# EXERCISE BRIEF:
For the records below, give the number of lines that include the string "assign". Nothing else belongs in the answer.

** Opening RECORD SET block **

This design comes from an exercise in tuning for small area and a short achievable clock period on the open sky130 flow, not from production work. Function was checked by simulation only, so behaviour that the tests miss may differ from the original.

==> design/flow/design.v <==
`timescale 1ns/1ps
package fp_mul_pkg;
    localparam int EXP_BIAS = 127;
    localparam int EXP_MAX  = 255;
    localparam int SIG_W  = 24;
    localparam int PROD_W = 48;
    localparam int NORM_W = 27;
    localparam logic [31:0] QNAN_WORD      = 32'h7FC0_0000;
    localparam logic [30:0] MAX_FINITE_MAG = 31'h7F7F_FFFF;
    typedef struct packed {
        logic        sign;
        logic [7:0]  exp;
        logic [22:0] frac;
    } float32_fields_s;
    typedef union packed {
        logic [31:0]     bits;
        float32_fields_s f;
    } float32_t;
    typedef enum logic [2:0] {
        RM_RNE = 3'd0,
        RM_RTZ = 3'd1,
        RM_RDN = 3'd2,
        RM_RUP = 3'd3,
        RM_RMM = 3'd4
    } round_mode_e;
    localparam int EXP_SUM_W = 10;
    localparam int BOOTH_DIGITS = SIG_W / 2 + 1;
    typedef struct packed {
        logic zero;
        logic inf;
        logic nan;
    } fp_class_s;
    typedef enum logic [1:0] {
        SP_NONE = 2'd0,
        SP_ZERO = 2'd1,
        SP_INF  = 2'd2,
        SP_NAN  = 2'd3
    } special_e;
    typedef struct packed {
        logic                        valid;
        logic                        sign;
        logic signed [EXP_SUM_W-1:0] exp_sum;
        logic [SIG_W-1:0]            sig_x;
        logic [SIG_W-1:0]            sig_y;
        special_e                    special;
        round_mode_e                 mode;
    } unpack_s;
    typedef struct packed {
        logic                        valid;
        logic                        sign;
        logic signed [EXP_SUM_W-1:0] exp_sum;
        logic [PROD_W-1:0]           product;
        special_e                    special;
        round_mode_e                 mode;
    } product_s;
    typedef struct packed {
        logic                        valid;
        logic                        sign;
        logic signed [EXP_SUM_W-1:0] exp_adj;
        logic [NORM_W-1:0]           sig_norm;
        special_e                    special;
        round_mode_e                 mode;
    } norm_s;
endpackage
`timescale 1ns/1ps
module fp_unpack (
    input  logic        clk,
    input  logic        arst_n,
    input  logic        in_valid,
    input  fp_mul_pkg::float32_t    fp_x,
    input  fp_mul_pkg::float32_t    fp_y,
    input  fp_mul_pkg::round_mode_e r_mode,
    output fp_mul_pkg::unpack_s     stage_out
);
    fp_mul_pkg::fp_class_s cls_x;
    fp_mul_pkg::fp_class_s cls_y;
    fp_mul_pkg::special_e  special;
    fp_mul_pkg::unpack_s   unpack_next;
    assign cls_x.zero = (fp_x.f.exp == '0);
    assign cls_x.inf  = (fp_x.f.exp == 8'(fp_mul_pkg::EXP_MAX)) && (fp_x.f.frac == '0);
    assign cls_x.nan  = (fp_x.f.exp == 8'(fp_mul_pkg::EXP_MAX)) && (fp_x.f.frac != '0);
    assign cls_y.zero = (fp_y.f.exp == '0);
    assign cls_y.inf  = (fp_y.f.exp == 8'(fp_mul_pkg::EXP_MAX)) && (fp_y.f.frac == '0);
    assign cls_y.nan  = (fp_y.f.exp == 8'(fp_mul_pkg::EXP_MAX)) && (fp_y.f.frac != '0);
    always_comb begin
        if (cls_x.nan || cls_y.nan ||
            (cls_x.inf && cls_y.zero) || (cls_y.inf && cls_x.zero)) begin
            special = fp_mul_pkg::SP_NAN;
        end else if (cls_x.inf || cls_y.inf) begin
            special = fp_mul_pkg::SP_INF;
        end else if (cls_x.zero || cls_y.zero) begin
            special = fp_mul_pkg::SP_ZERO;
        end else begin
            special = fp_mul_pkg::SP_NONE;
        end
    end
    always_comb begin
        unpack_next.valid   = in_valid;
        unpack_next.sign    = fp_x.f.sign ^ fp_y.f.sign;
        unpack_next.exp_sum = {2'b00, fp_x.f.exp} + {2'b00, fp_y.f.exp}
                              - fp_mul_pkg::EXP_SUM_W'(fp_mul_pkg::EXP_BIAS);
        unpack_next.special = special;
        unpack_next.mode    = r_mode;
        if (special == fp_mul_pkg::SP_NONE) begin
            unpack_next.sig_x = {1'b1, fp_x.f.frac};
            unpack_next.sig_y = {1'b1, fp_y.f.frac};
        end else begin
            unpack_next.sig_x = '0;
            unpack_next.sig_y = '0;
        end
    end
    always_ff @(posedge clk or negedge arst_n) begin
        if (!arst_n) begin
            stage_out <= '0;
        end else begin
            stage_out <= unpack_next;
        end
    end
endmodule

** Closing RECORD SET block **

# ANSWER SECTION:
6